Audio Commentary - Combines comments from current animators with audio from the original creative team who made the film

The Lost Character: Rocky The Rhino - For the first time ever, the near-sighted, short-tempered rhinoceros named Rocky is brought to the screen using original storyboards and original voice recordings by Frank Fontaine.

The Bare Necessities: The Making of The Jungle Book - A comprehensive look at the last animated film that Walt Disney produced using existing archival footage in addition to new interviews with Richard Sherman, Brad Bird, Glen Keane, Eric Goldberg, James Baxter, Will Fi'nn, Andreas Deja, Burny Mattinson Ted Thomas, Bruce Reitherman, John Culhane, John Canemaker and Neal Gabler--plus a never-before-seen collection of artwork and treatments from the film

Disney's Kipling: Walt's Magic Touch on A Literary Classic - A discarded film treatment from 1963 includes scenes from Kipling's "Mowgli Stories" and more are used to illustrate Walt's interpretation of the literary masterpiece

The Lure of The Jungle Book - Many of today's biggest names in animation were inspired to pursue their careers after seeing The Jungle Book; this feature examines this phenomenon and features new interviews with Brad Bird, Andreas Deja, Sergio Pablo, Will Finn and Eric Goldberg.
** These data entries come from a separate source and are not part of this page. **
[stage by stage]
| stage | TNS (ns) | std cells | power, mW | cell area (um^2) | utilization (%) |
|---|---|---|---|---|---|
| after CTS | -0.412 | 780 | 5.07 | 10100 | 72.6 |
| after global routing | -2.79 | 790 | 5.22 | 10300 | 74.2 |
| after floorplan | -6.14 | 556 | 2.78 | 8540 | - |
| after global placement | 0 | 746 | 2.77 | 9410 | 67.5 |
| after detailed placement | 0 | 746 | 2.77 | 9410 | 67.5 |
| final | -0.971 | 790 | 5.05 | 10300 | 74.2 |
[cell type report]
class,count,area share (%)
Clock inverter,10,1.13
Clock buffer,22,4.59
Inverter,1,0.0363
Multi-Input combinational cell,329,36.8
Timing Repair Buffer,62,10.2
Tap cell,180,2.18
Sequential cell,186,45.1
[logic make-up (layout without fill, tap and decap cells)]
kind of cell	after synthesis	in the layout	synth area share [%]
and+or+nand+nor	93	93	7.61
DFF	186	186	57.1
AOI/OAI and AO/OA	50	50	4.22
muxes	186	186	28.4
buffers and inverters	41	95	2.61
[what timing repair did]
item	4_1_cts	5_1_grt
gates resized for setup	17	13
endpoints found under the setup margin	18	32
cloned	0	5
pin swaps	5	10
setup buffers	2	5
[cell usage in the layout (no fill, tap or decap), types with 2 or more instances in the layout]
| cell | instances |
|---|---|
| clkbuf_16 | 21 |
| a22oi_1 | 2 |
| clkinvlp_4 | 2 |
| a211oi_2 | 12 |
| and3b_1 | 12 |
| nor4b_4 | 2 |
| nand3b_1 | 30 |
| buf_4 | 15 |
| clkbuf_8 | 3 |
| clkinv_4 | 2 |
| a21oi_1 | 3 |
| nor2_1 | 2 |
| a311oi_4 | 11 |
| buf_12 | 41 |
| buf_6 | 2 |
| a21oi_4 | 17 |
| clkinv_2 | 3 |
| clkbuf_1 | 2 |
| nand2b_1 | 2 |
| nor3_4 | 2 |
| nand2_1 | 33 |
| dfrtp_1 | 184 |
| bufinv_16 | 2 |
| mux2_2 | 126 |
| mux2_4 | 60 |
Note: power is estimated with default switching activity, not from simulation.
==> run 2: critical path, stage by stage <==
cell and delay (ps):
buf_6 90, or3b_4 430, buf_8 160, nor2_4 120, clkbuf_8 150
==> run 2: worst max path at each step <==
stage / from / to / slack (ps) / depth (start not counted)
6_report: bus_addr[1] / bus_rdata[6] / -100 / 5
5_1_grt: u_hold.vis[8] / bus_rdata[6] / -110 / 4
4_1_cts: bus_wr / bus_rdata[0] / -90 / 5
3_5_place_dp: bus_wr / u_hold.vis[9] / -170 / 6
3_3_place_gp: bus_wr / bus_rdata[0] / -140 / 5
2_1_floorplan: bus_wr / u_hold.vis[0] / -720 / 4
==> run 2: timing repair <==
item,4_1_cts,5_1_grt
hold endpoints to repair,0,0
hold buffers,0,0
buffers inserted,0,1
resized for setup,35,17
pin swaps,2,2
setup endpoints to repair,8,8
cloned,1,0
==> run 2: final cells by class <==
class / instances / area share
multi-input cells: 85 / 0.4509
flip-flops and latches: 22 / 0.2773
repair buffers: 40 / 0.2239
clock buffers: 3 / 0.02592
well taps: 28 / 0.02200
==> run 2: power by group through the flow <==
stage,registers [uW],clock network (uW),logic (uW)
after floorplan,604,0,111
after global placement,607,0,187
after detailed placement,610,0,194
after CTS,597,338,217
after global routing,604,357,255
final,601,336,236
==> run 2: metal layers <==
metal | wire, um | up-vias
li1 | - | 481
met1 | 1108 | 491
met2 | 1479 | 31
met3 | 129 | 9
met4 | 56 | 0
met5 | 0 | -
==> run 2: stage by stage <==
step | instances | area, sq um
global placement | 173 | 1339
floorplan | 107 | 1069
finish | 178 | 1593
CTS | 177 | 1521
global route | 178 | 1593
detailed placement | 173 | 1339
`config.mk`:
```
export PLATFORM = sky130hd
export DESIGN_NAME = clken_ratio_gen
export DESIGN_NICKNAME = d
export VERILOG_FILES = /design/src/rtl/clken_pkg.sv /design/src/rtl/clken_cfg_hold.sv /design/src/rtl/clken_phase_ctr.sv /design/src/rtl/clken_strobe.sv /design/src/rtl/clken_ratio_gen.sv
export SDC_FILE = /design/constraint.sdc
export NUM_CORES = 1
export LEC_CHECK = 0
export BUFFER_PORTS_ARGS = -buffer_cell sky130_fd_sc_hd__clkbuf_2
export CAP_MARGIN = 20
export CORE_MARGIN = 4
export CORE_UTILIZATION = 55
export DETAILED_ROUTE_END_ITERATION = 7
export PLACE_DENSITY = 0.85
export SYNTH_ARGS = -nofsm -noshare
export SYNTH_HDL_FRONTEND = slang
export SYNTH_SLANG_ARGS = --single-unit
```
`constraint.sdc`:
```
create_clock -name clk -period 2.25 [get_ports clk]
set_input_delay 0.1125 -clock clk [delete_from_list [all_inputs] [get_ports clk]]
set_output_delay 0.1125 -clock clk [all_outputs]
set_load 0.01 [all_outputs]
```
Mowgli's Return to the Jungle - Learn about nature filmmaking and the experience of making The Jungle Book firsthand from Bruce Reitherman, the voice of Mowgli.

Baloo's Virtual Swingin' Jungle Cruise - Join everyone's favourite bear in this set-top and DVD-ROM game on an adventure through the jungle: enjoy fun activities and musical challenges, but keep an eye out because there's no telling what's on the other side of the river bend!

English Learning Feature

Still Frame Art Gallery

This 40th Anniversary edition of Jongle Book will be available for a limited time only. So bring home Mowgli, Baghira, Baloo and Shere khan and all the lovable characters we've all grown up with, before they go back to Disney vault again!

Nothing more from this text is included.